In March 2009 Martin put up $50 million of challenge funding to lever other donors to his school. Last week, little more than a year later, the School announced that, with gifts from 30 donors, they had raised the full $50 million match funding. Now, $50 million may sound like small beer to American universities but this is a big leap forward for Britain, where philanthropy is still seen as a marginal part of the way to support research at higher education institutions (leaving aside the Wellcome Trust, which is a lone exception).

This is going to have to change. These are grim times for British universities in general and for scientific research in particular. Indeed so worried are the nation’s boffins that the chill fiscal wind is going to blow through their laboratories that some of them even launched a Science Party, to put the case for science on the political agenda in the upcoming general election. We wish them well but fear that British science is looking for salvation in the wrong place. While the political parties talk a good game about high-tech manufacturing and the knowledge economy, their manifestos contain little cheer for the scientific community.
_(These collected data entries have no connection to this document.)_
--- src/rtl/speck_block_cipher_param_if.sv ---
// Host-side bundle for the SPECK engine: key load, start/done handshake and data.
interface speck_block_cipher_param_if #(
    parameter int WORD      = 32,
    parameter int KEY_WORDS = 4
);
    logic                      key_load;
    logic [WORD*KEY_WORDS-1:0] key;
    logic                      key_ready;
    logic                      start;
    logic                      mode;
    logic [2*WORD-1:0]         din;
    logic                      busy;
    logic                      done;
    logic [2*WORD-1:0]         dout;

    modport master (
        output key_load, key, start, mode, din,
        input  key_ready, busy, done, dout
    );

    modport slave (
        input  key_load, key, start, mode, din,
        output key_ready, busy, done, dout
    );
endinterface

--- src/rtl/speck_block_cipher_param.sv ---
// Iterative SPECK encrypt/decrypt core with on-chip key expansion.
// One round (or one key-schedule step) per clock.
module speck_block_cipher_param #(
    parameter int WORD      = 32,
    parameter int KEY_WORDS = 4,
    parameter int ROUNDS    = 27,
    parameter int ALPHA     = 8,
    parameter int BETA      = 3
) (
    input logic                     clk,
    input logic                     reset,
    speck_block_cipher_param_if.slave bus
);
    localparam int CW = (ROUNDS > 2) ? $clog2(ROUNDS) : 1;
    localparam int LW = KEY_WORDS - 1;
    localparam logic [CW-1:0] LAST_ENC = CW'(ROUNDS - 1);
    localparam logic [CW-1:0] LAST_EXP = CW'(ROUNDS - 2);

    typedef enum logic [1:0] {IDLE, EXPAND, RUN, FINISH} state_t;

    state_t r_state;
    state_t w_next;

    logic [WORD-1:0]   r_x;
    logic [WORD-1:0]   r_y;
    logic [WORD-1:0]   r_rkc;
    logic [2*WORD-1:0] r_dout;
    logic [WORD-1:0]   r_l [LW];
    logic [WORD-1:0]   r_rk [ROUNDS];
    logic [CW-1:0]     r_cnt;
    logic              r_mode;
    logic              r_key_ready;
    logic              r_done;

    logic            w_accept;
    logic            w_key_acc;
    logic            w_start_acc;
    logic            w_exp_last;
    logic            w_run_last;
    logic            w_busy;
    logic [CW-1:0]   w_term;
    logic [CW-1:0]   w_cnt_inc;
    logic [WORD-1:0] w_k;
    logic [WORD-1:0] w_l_new;
    logic [WORD-1:0] w_rk_new;
    logic [WORD-1:0] w_ex;
    logic [WORD-1:0] w_ey;
    logic [WORD-1:0] w_dx;
    logic [WORD-1:0] w_dy;

    function automatic logic [WORD-1:0] ror(input logic [WORD-1:0] v, input int s);
        return (v >> s) | (v << (WORD - s));
    endfunction

    function automatic logic [WORD-1:0] rol(input logic [WORD-1:0] v, input int s);
        return (v << s) | (v >> (WORD - s));
    endfunction

    // FINISH behaves like IDLE for new requests so back-to-back blocks chain.
    assign w_accept    = (r_state == IDLE) || (r_state == FINISH);
    assign w_key_acc   = w_accept && bus.key_load;
    assign w_start_acc = w_accept && bus.start && r_key_ready && !bus.key_load;

    // Shared terminal compare for both round directions.
    assign w_term     = r_mode ? '0 : LAST_ENC;
    assign w_run_last = (r_cnt == w_term);
    assign w_exp_last = (r_cnt == LAST_EXP);
    assign w_cnt_inc  = r_cnt + CW'(1);

    assign w_k      = r_rk[r_cnt];
    assign w_l_new  = (r_rkc + ror(r_l[0], ALPHA)) ^ WORD'(r_cnt);
    assign w_rk_new = rol(r_rkc, BETA) ^ w_l_new;
    assign w_ex     = (ror(r_x, ALPHA) + r_y) ^ w_k;
    assign w_ey     = rol(r_y, BETA) ^ w_ex;
    assign w_dy     = ror(r_x ^ r_y, BETA);
    assign w_dx     = rol((r_x ^ w_k) - w_dy, ALPHA);

    always_ff @(posedge clk or posedge reset) begin
        if (reset) begin
            r_state <= IDLE;
        end else begin
            r_state <= w_next;
        end
    end

    always_comb begin
        w_next = r_state;
        unique case (r_state)
            IDLE, FINISH: begin
                if (w_key_acc) begin
                    w_next = EXPAND;
                end else if (w_start_acc) begin
                    w_next = RUN;
                end else begin
                    w_next = IDLE;
                end
            end
            EXPAND: if (w_exp_last) w_next = IDLE;
            RUN:    if (w_run_last) w_next = FINISH;
            default: w_next = IDLE;
        endcase
    end

    always_comb begin
        w_busy = (r_state == EXPAND) || (r_state == RUN);
    end

    assign bus.busy      = w_busy;
    assign bus.key_ready = r_key_ready;
    assign bus.done      = r_done;
    assign bus.dout      = r_dout;

    always_ff @(posedge clk or posedge reset) begin
        if (reset) begin
            r_x         <= '0;
            r_y         <= '0;
            r_rkc       <= '0;
            r_dout      <= '0;
            r_cnt       <= '0;
            r_mode      <= 1'b0;
            r_key_ready <= 1'b0;
            r_done      <= 1'b0;
            for (int j = 0; j < LW; j++) r_l[j] <= '0;
        end else begin
            r_done <= 1'b0;
            if (r_state == FINISH) begin
                r_dout <= {r_x, r_y};
                r_done <= 1'b1;
            end
            if (w_key_acc) begin
                r_key_ready <= 1'b0;
                r_rkc       <= bus.key[WORD-1:0];
                r_cnt       <= '0;
                for (int j = 0; j < LW; j++) begin
                    r_l[j] <= bus.key[WORD*(j+1) +: WORD];
                end
            end else if (w_start_acc) begin
                r_x    <= bus.din[2*WORD-1:WORD];
                r_y    <= bus.din[WORD-1:0];
                r_mode <= bus.mode;
                r_cnt  <= bus.mode ? LAST_ENC : '0;
            end
            if (r_state == EXPAND) begin
                r_rkc <= w_rk_new;
                for (int j = 0; j < LW - 1; j++) r_l[j] <= r_l[j+1];
                r_l[LW-1] <= w_l_new;
                if (w_exp_last) begin
                    r_cnt       <= '0;
                    r_key_ready <= 1'b1;
                end else begin
                    r_cnt <= w_cnt_inc;
                end
            end
            if (r_state == RUN) begin
                r_x <= r_mode ? w_dx : w_ex;
                r_y <= r_mode ? w_dy : w_ey;
                if (!w_run_last) begin
                    r_cnt <= r_mode ? (r_cnt - CW'(1)) : w_cnt_inc;
                end
            end
        end
    end

    // Key file carries no reset; key_ready guards its validity.
    always_ff @(posedge clk) begin
        if (w_key_acc) begin
            r_rk[0] <= bus.key[WORD-1:0];
        end else if (r_state == EXPAND) begin
            r_rk[w_cnt_inc] <= w_rk_new;
        end
    end
endmodule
Like it or not, the future of British science is going to rest with the philanthrocapitalists, which is going to require a culture shift from the universities and from donors large and small. We think that match funding schemes have the potential to catalyse that change. Last year’s  Coutts Million Pound Donor report, written by Beth Breeze at the University of Kent, cited anecdotal evidence that the government’s match funding scheme has started to mobilise donors (launched in 2008, the government put up a £200 million pot to match private donations on a sliding scale, with donations to less experienced universities matched 1:1 whereas the more experienced fundraisers only receive £1 of public money for each £3 raised from private donors).

James Martin’s experiment, which he modestly told us “just seemed like a good idea”, provides further evidence that the BOGOF principle does seem to be working as a way to ‘nudge’ more giving. (As does The Big Give, which is an opportunity that at least one university has already taken up.)

With public budgets under pressure, government funding for science is going to be squeezed not just in absolute terms but also towards projects that fit political priorities and deliver concrete outcomes in three to five years. Since philanthropy is often at its best when it thinks long term and takes risks that government cannot, we believe that there is a huge opportunity for donors to make a big impact by giving to support scientific research. It would also be great to see more innovation in giving to science, perhaps through social venture capital equity investment in technologies that tackle climate change and disease. Hopefully the next British government will use the power of BOGOF to save British science.